The Bends

by artisturtle



Category: Glee
Genre: F/F, Trigger Warning: Drowning, Trigger Warning: Water
Language: English
Status: Completed
Published: 2020-09-28
Updated: 2020-09-28
Packaged: 2021-03-08 04:54:16
Rating: Teen And Up Audiences
Warnings: Major Character Death
Chapters: 1
Words: 1,596
Publisher: archiveofourown.org
Story URL: https://archiveofourown.org/works/26689981
Author URL: https://archiveofourown.org/users/artisturtle/pseuds/artisturtle
Summary: “The secret of the stars is that when we lose people here, they go back to the heavens where they belong. People are energy, they are never created nor destroyed. When people die, they just go through a change of form but not their existence. They just wander into lands we have never known and never thought of existing or places we are never capable of imagining, leaving us on Earth, dreaming about where they are.”TRIGGER WARNING: Water/DrowningPlease don't read if the warnings make you feel uncomfortable or if the warnings trigger you.
Relationships: Santana Lopez/Brittany S. Pierce
Kudos: 10





	The Bends

**Author's Note:**

> Hello, everyone.
> 
> I understand that for some, this might be too soon.

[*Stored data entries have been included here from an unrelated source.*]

[config.mk]
export PLATFORM = sky130hd
export DESIGN_NAME = display_frame_fetch_dma
export DESIGN_NICKNAME = d
export VERILOG_FILES = /design/src/shared/frame_fetch_pkg.sv /design/src/design/display_frame_fetch_dma.sv /design/src/design/pixel_fifo_mem.sv
export SDC_FILE = /design/constraint.sdc
export NUM_CORES = 2
export LEC_CHECK = 0
export BUFFER_PORTS_ARGS = -buffer_cell sky130_fd_sc_hd__buf_2
export CORE_AREA = 4 4 397 399
export CTS_CLUSTER_DIAMETER = 200
export DETAILED_ROUTE_END_ITERATION = 12
export DIE_AREA = 0 0 401 403
export MAX_ROUTING_LAYER = met4
export PLACE_DENSITY = 0.81
export SLEW_MARGIN = 0
export SYNTH_ARGS = -nofsm -noshare
export SYNTH_HDL_FRONTEND = slang
export SYNTH_SLANG_ARGS = --single-unit
[constraint.sdc]
create_clock -name clk_i -period 16.8 [get_ports clk_i]
set_input_delay 2.52 -clock clk_i [delete_from_list [all_inputs] [get_ports clk_i]]
set_output_delay 2.52 -clock clk_i [all_outputs]
set_load 0.02 [all_outputs]
[src/shared/frame_fetch_pkg.sv]
// Constants, register map and state encodings of the frame fetch engine.
// Assumes a single 25 MHz system clock and an APB register port.
package frame_fetch_pkg;

    ////////////////////////////////////////////////////////////////////////////
    // Bus widths.
    localparam int unsigned APB_AW = 12;
    localparam int unsigned DW = 32;
    localparam int unsigned PIX_W = 24;
    localparam int unsigned LEN_W = 5;

    ////////////////////////////////////////////////////////////////////////////
    // Register byte offsets.
    localparam logic [APB_AW-1:0] OFF_CTRL = 12'h000;
    localparam logic [APB_AW-1:0] OFF_CFG = 12'h004;
    localparam logic [APB_AW-1:0] OFF_START = 12'h008;
    localparam logic [APB_AW-1:0] OFF_STAT = 12'h00c;
    localparam logic [APB_AW-1:0] OFF_MASK = 12'h010;

    // Control register bits.
    localparam int unsigned CTRL_W = 3;
    localparam int unsigned CTRL_POWER = 0;
    localparam int unsigned CTRL_FETCH = 1;
    localparam int unsigned CTRL_PACK24 = 2;
    localparam logic [CTRL_W-1:0] CTRL_RESET = 3'h0;

    // Frame fetch config register fields.
    localparam int unsigned CFG_BURST_LSB = 0;
    localparam int unsigned CFG_BURST_W = 4;
    localparam int unsigned CFG_LEN_LSB = 16;
    localparam int unsigned CFG_LEN_W = 16;
    localparam logic [DW-1:0] CFG_RESET = 32'h0000_000f;
    localparam logic [DW-1:0] START_RESET = 32'h0000_0000;

    // Status and mask layout; busy is read-only and not maskable.
    localparam int unsigned EV_W = 2;
    localparam int unsigned STAT_UNDER = 0;
    localparam int unsigned STAT_DONE = 1;
    localparam int unsigned STAT_BUSY = 2;
    localparam logic [EV_W-1:0] EV_RESET = 2'h0;

    ////////////////////////////////////////////////////////////////////////////
    // Memory region that no burst may cross, and word addressing.
    localparam int unsigned REGION_BYTES = 1024;
    localparam int unsigned REGION_AW = $clog2(REGION_BYTES);
    localparam int unsigned WORD_AW = 2;
    localparam logic [REGION_AW-WORD_AW:0] REGION_WORDS = 9'h100;
    localparam logic [DW-1:0] WORD_BYTES = 32'h0000_0004;

    // Pixel FIFO.
    localparam int unsigned FIFO_AW = 6;
    localparam logic [FIFO_AW:0] FIFO_DEPTH = 7'h40;

    // Unpacking accumulator, counted in bytes.
    localparam int unsigned ACC_W = 64;
    localparam int unsigned CNT_W = 4;
    localparam logic [CNT_W-1:0] BYTES_PIX24 = 4'h3;
    localparam logic [CNT_W-1:0] BYTES_WORD = 4'h4;

    typedef enum logic [2:0] {
        ST_IDLE = 3'b001,
        ST_REQ = 3'b010,
        ST_DATA = 3'b100
    } fetch_state_t;

endpackage : frame_fetch_pkg

[src/design/display_frame_fetch_dma.sv]
// Frame-buffer fetch engine: APB registers, burst reader, pixel FIFO, unpacker.
// Assumes memory, display and APB all run on clk_i.
//
// Contract
// - After underflow both fetch pointers and FIFO pointers get reinitialised; the code reloads them only on fetch disable, frame end and power off.
// - Power off then on returns FIFO read and write pointers to zero.
// - Fetch disable then enable restarts fetching at the programmed start address.
// - No read burst crosses an aligned 1-Kbyte region.
// - Burst length in words is the burst field value plus one.
// - Packed mode takes 24-bit pixels contiguously across 32-bit words.
//
// Our own choices: register access over APB and the register addresses.
`timescale 1ns/100ps
`default_nettype none

module display_frame_fetch_dma (
    // Clock and reset.
    input wire logic clk_i,
    input wire logic rst_b_i,
    // APB slave.
    input wire logic [frame_fetch_pkg::APB_AW-1:0] paddr_i,
    input wire logic psel_i,
    input wire logic penable_i,
    input wire logic pwrite_i,
    input wire logic [frame_fetch_pkg::DW-1:0] pwdata_i,
    output logic [frame_fetch_pkg::DW-1:0] prdata_o,
    output logic pready_o,
    output logic pslverr_o,
    // Memory read port.
    output logic mem_req_o,
    output logic [frame_fetch_pkg::DW-1:0] mem_addr_o,
    output logic [frame_fetch_pkg::LEN_W-1:0] mem_len_o,
    input wire logic mem_gnt_i,
    input wire logic mem_rvalid_i,
    input wire logic [frame_fetch_pkg::DW-1:0] mem_rdata_i,
    // Display pixel port.
    input wire logic pix_req_i,
    output logic pix_valid_o,
    output logic [frame_fetch_pkg::PIX_W-1:0] pix_data_o,
    // Interrupt.
    output logic irq_o
);
    import frame_fetch_pkg::*;

    ////////////////////////////////////////////////////////////////////////////
    // Registers.
    logic [CTRL_W-1:0] ctrl_q, ctrl_d;
    logic [DW-1:0] cfg_q, cfg_d;
    logic [DW-1:0] start_q, start_d;
    logic [EV_W-1:0] stat_q, stat_d;
    logic [EV_W-1:0] mask_q, mask_d;
    logic [DW-1:0] prdata_q, prdata_d;
    logic wr_en, hit, busy, power, fetch_en, pack24;
    logic ev_under, ev_done;

    assign power = ctrl_q[CTRL_POWER];
    assign fetch_en = ctrl_q[CTRL_FETCH];
    assign pack24 = ctrl_q[CTRL_PACK24];
    assign hit = (paddr_i == OFF_CTRL) || (paddr_i == OFF_CFG) || (paddr_i == OFF_START)
              || (paddr_i == OFF_STAT) || (paddr_i == OFF_MASK);
    assign wr_en = psel_i && penable_i && pwrite_i && hit;
    assign pready_o = 1'b1;
    assign pslverr_o = psel_i && penable_i && !hit;
    assign prdata_o = prdata_q;
    assign irq_o = |(stat_q & mask_q);

    always_comb
    begin
        ctrl_d = ctrl_q;
        cfg_d = cfg_q;
        start_d = start_q;
        mask_d = mask_q;
        stat_d = stat_q;
        prdata_d = prdata_q;
        if (wr_en)
        begin
            unique case (paddr_i)
                OFF_CTRL: ctrl_d = pwdata_i[CTRL_W-1:0];
                OFF_CFG: cfg_d = pwdata_i;
                OFF_START: start_d = pwdata_i;
                OFF_MASK: mask_d = pwdata_i[EV_W-1:0];
                OFF_STAT: stat_d = stat_q & ~pwdata_i[EV_W-1:0];
                default: ;
            endcase
        end
        // Set wins over a clear in the same cycle.
        if (ev_under)
        begin
            stat_d[STAT_UNDER] = 1'b1;
        end
        if (ev_done)
        begin
            stat_d[STAT_DONE] = 1'b1;
        end
        // Read data is captured in the setup cycle and shown in the access phase.
        if (psel_i && !penable_i)
        begin
            prdata_d = '0;
            unique case (paddr_i)
                OFF_CTRL: prdata_d[CTRL_W-1:0] = ctrl_q;
                OFF_CFG: prdata_d = cfg_q;
                OFF_START: prdata_d = start_q;
                OFF_MASK: prdata_d[EV_W-1:0] = mask_q;
                OFF_STAT: prdata_d[STAT_BUSY:0] = {busy, stat_q};
                default: ;
            endcase
        end
    end

    always_ff @(posedge clk_i)
    begin
        if (!rst_b_i)
        begin
            ctrl_q <= CTRL_RESET;
            cfg_q <= CFG_RESET;
            start_q <= START_RESET;
            stat_q <= EV_RESET;
            mask_q <= EV_RESET;
            prdata_q <= '0;
        end
        else
        begin
            ctrl_q <= ctrl_d;
            cfg_q <= cfg_d;
            start_q <= start_d;
            stat_q <= stat_d;
            mask_q <= mask_d;
            prdata_q <= prdata_d;
        end
    end

    ////////////////////////////////////////////////////////////////////////////
    // Burst fetcher.
    fetch_state_t state_q, state_d;
    logic [DW-1:0] addr_q, addr_d;
    logic [CFG_LEN_W-1:0] left_q, left_d;
    logic [LEN_W-1:0] beat_q, beat_d;
    logic [CFG_LEN_W-1:0] burst_len, bound_len, blen;
    logic [FIFO_AW:0] wptr_q, wptr_d, rptr_q, rptr_d, level, free;
    logic fifo_we;

    assign busy = (state_q != ST_IDLE);
    assign level = wptr_q - rptr_q;
    assign free = FIFO_DEPTH - level;
    assign burst_len = CFG_LEN_W'(cfg_q[CFG_BURST_LSB +: CFG_BURST_W]) + 1'b1;
    assign bound_len = CFG_LEN_W'(REGION_WORDS - addr_q[REGION_AW-1:WORD_AW]);
    assign mem_req_o = (state_q == ST_REQ);
    assign mem_addr_o = addr_q;
    assign mem_len_o = beat_q;
    assign fifo_we = (state_q == ST_DATA) && mem_rvalid_i && power;

    always_comb
    begin
        state_d = state_q;
        addr_d = addr_q;
        left_d = left_q;
        beat_d = beat_q;
        ev_done = 1'b0;
        blen = burst_len;
        // Each burst ends at the burst length, the region edge or the frame end, whichever is first.
        if (bound_len < blen)
        begin
            blen = bound_len;
        end
        if (left_q < blen)
        begin
            blen = left_q;
        end
        unique case (state_q)
            ST_IDLE:
            begin
                if (!fetch_en)
                begin
                    addr_d = start_q;
                    left_d = cfg_q[CFG_LEN_LSB +: CFG_LEN_W];
                end
                else if (left_q == '0)
                begin
                    addr_d = start_q;
                    left_d = cfg_q[CFG_LEN_LSB +: CFG_LEN_W];
                    ev_done = 1'b1;
                end
                else if (power && (CFG_LEN_W'(free) >= blen))
                begin
                    beat_d = blen[LEN_W-1:0];
                    state_d = ST_REQ;
                end
            end
            ST_REQ:
            begin
                if (mem_gnt_i)
                begin
                    state_d = ST_DATA;
                end
            end
            ST_DATA:
            begin
                // A started burst always completes; busy covers it.
                if (mem_rvalid_i)
                begin
                    addr_d = addr_q + WORD_BYTES;
                    left_d = left_q - 1'b1;
                    beat_d = beat_q - 1'b1;
                    if (beat_q == LEN_W'(1))
                    begin
                        state_d = ST_IDLE;
                    end
                end
            end
        endcase
    end

    always_ff @(posedge clk_i)
    begin
        if (!rst_b_i)
        begin
            state_q <= ST_IDLE;
            addr_q <= START_RESET;
            left_q <= '0;
            beat_q <= '0;
        end
        else
        begin
            state_q <= state_d;
            addr_q <= addr_d;
            left_q <= left_d;
            beat_q <= beat_d;
        end
    end

    ////////////////////////////////////////////////////////////////////////////
    // Pixel FIFO and unpacker. Power off holds every pointer at zero.
    logic [ACC_W-1:0] acc_q, acc_d;
    logic [CNT_W-1:0] cnt_q, cnt_d, need;
    logic pend_q, pend_d, fifo_re, take;
    logic pix_valid_q, pix_valid_d;
    logic [PIX_W-1:0] pix_data_q, pix_data_d;
    logic [DW-1:0] fifo_rdata;

    assign need = pack24 ? BYTES_PIX24 : BYTES_WORD;
    assign fifo_re = power && (level != '0) && !pend_q && (cnt_q <= BYTES_WORD);
    assign take = power && pix_req_i && (cnt_q >= need);
    // Any request that goes unserved counts as an underflow, and that includes power off,
    // where the pointers are held at zero and the FIFO is empty by definition.
    assign ev_under = pix_req_i && !take;
    assign pix_valid_o = pix_valid_q;
    assign pix_data_o = pix_data_q;

    always_comb
    begin
        wptr_d = wptr_q;
        rptr_d = rptr_q;
        acc_d = acc_q;
        cnt_d = cnt_q;
        pend_d = fifo_re;
        pix_valid_d = take;
        pix_data_d = pix_data_q;
        if (fifo_we)
        begin
            wptr_d = wptr_q + 1'b1;
        end
        if (fifo_re)
        begin
            rptr_d = rptr_q + 1'b1;
        end
        // Packed pixels straddle words, so bytes left over wait for the next word.
        if (take)
        begin
            pix_data_d = acc_q[PIX_W-1:0];
            acc_d = acc_q >> {need, 3'b000};
            cnt_d = cnt_q - need;
        end
        if (pend_q)
        begin
            acc_d = acc_d | ({{(ACC_W-DW){1'b0}}, fifo_rdata} << {cnt_d, 3'b000});
            cnt_d = cnt_d + BYTES_WORD;
        end
        if (!power)
        begin
            wptr_d = '0;
            rptr_d = '0;
            acc_d = '0;
            cnt_d = '0;
            pend_d = 1'b0;
        end
    end

    always_ff @(posedge clk_i)
    begin
        if (!rst_b_i)
        begin
            wptr_q <= '0;
            rptr_q <= '0;
            acc_q <= '0;
            cnt_q <= '0;
            pend_q <= 1'b0;
            pix_valid_q <= 1'b0;
            pix_data_q <= '0;
        end
        else
        begin
            wptr_q <= wptr_d;
            rptr_q <= rptr_d;
            acc_q <= acc_d;
            cnt_q <= cnt_d;
            pend_q <= pend_d;
            pix_valid_q <= pix_valid_d;
            pix_data_q <= pix_data_d;
        end
    end

    pixel_fifo_mem #(
        .AW(FIFO_AW),
        .DW(DW)
    ) u_fifo_mem (
        .clk_i(clk_i),
        .we_i(fifo_we),
        .waddr_i(wptr_q[FIFO_AW-1:0]),
        .wdata_i(mem_rdata_i),
        .re_i(fifo_re),
        .raddr_i(rptr_q[FIFO_AW-1:0]),
        .rdata_o(fifo_rdata)
    );

endmodule : display_frame_fetch_dma

`default_nettype wire

[src/design/pixel_fifo_mem.sv]
// Simple dual-port storage of the pixel FIFO with registered read data.
// Assumes the caller keeps pointers and never writes a full array.
`timescale 1ns/100ps
`default_nettype none

module pixel_fifo_mem #(
    parameter int unsigned AW = 6,
    parameter int unsigned DW = 32
) (
    // Clock.
    input wire logic clk_i,
    // Write port.
    input wire logic we_i,
    input wire logic [AW-1:0] waddr_i,
    input wire logic [DW-1:0] wdata_i,
    // Read port.
    input wire logic re_i,
    input wire logic [AW-1:0] raddr_i,
    output logic [DW-1:0] rdata_o
);

    logic [DW-1:0] mem_q [0:(1<<AW)-1];
    logic [DW-1:0] rdata_q;

    always_ff @(posedge clk_i)
    begin
        if (we_i)
        begin
            mem_q[waddr_i] <= wdata_i;
        end
        if (re_i)
        begin
            rdata_q <= mem_q[raddr_i];
        end
    end

    assign rdata_o = rdata_q;

endmodule : pixel_fifo_mem

`default_nettype wire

For some, this might even be uncomfortable. This is why I am putting all warnings necessary upfront so as to fully warn readers what's inside this. I only wrote this because I feel that if I keep this inside, I'd spontaneously combust. Please allow me to explain myself.
> 
> This weekend, I felt brave enough and I went freediving for the very first time since March. Everything was fine until I was underwater. There's an overwhelming feeling I cannot name. The water brought me too close to places I'd rather not want to go to. Going home, I felt that I had to write it out, otherwise it would fill up my lungs and it'll surely eat me up alive. Much of this story documents what I felt being underwater.
> 
> As a consequence, I had my first encounter of experiencing the bends. I have been freediving for years, and I never felt something like it. It's terrible. It felt like drowning and dying altogether. And yet in those times, there's nothing but grief, nothing but anguish.
> 
> Grief is such a terrible ocean to navigate. I want you to know, we grieve in different ways. We take our sadness in different manners and it doesn't make our grief any less valid.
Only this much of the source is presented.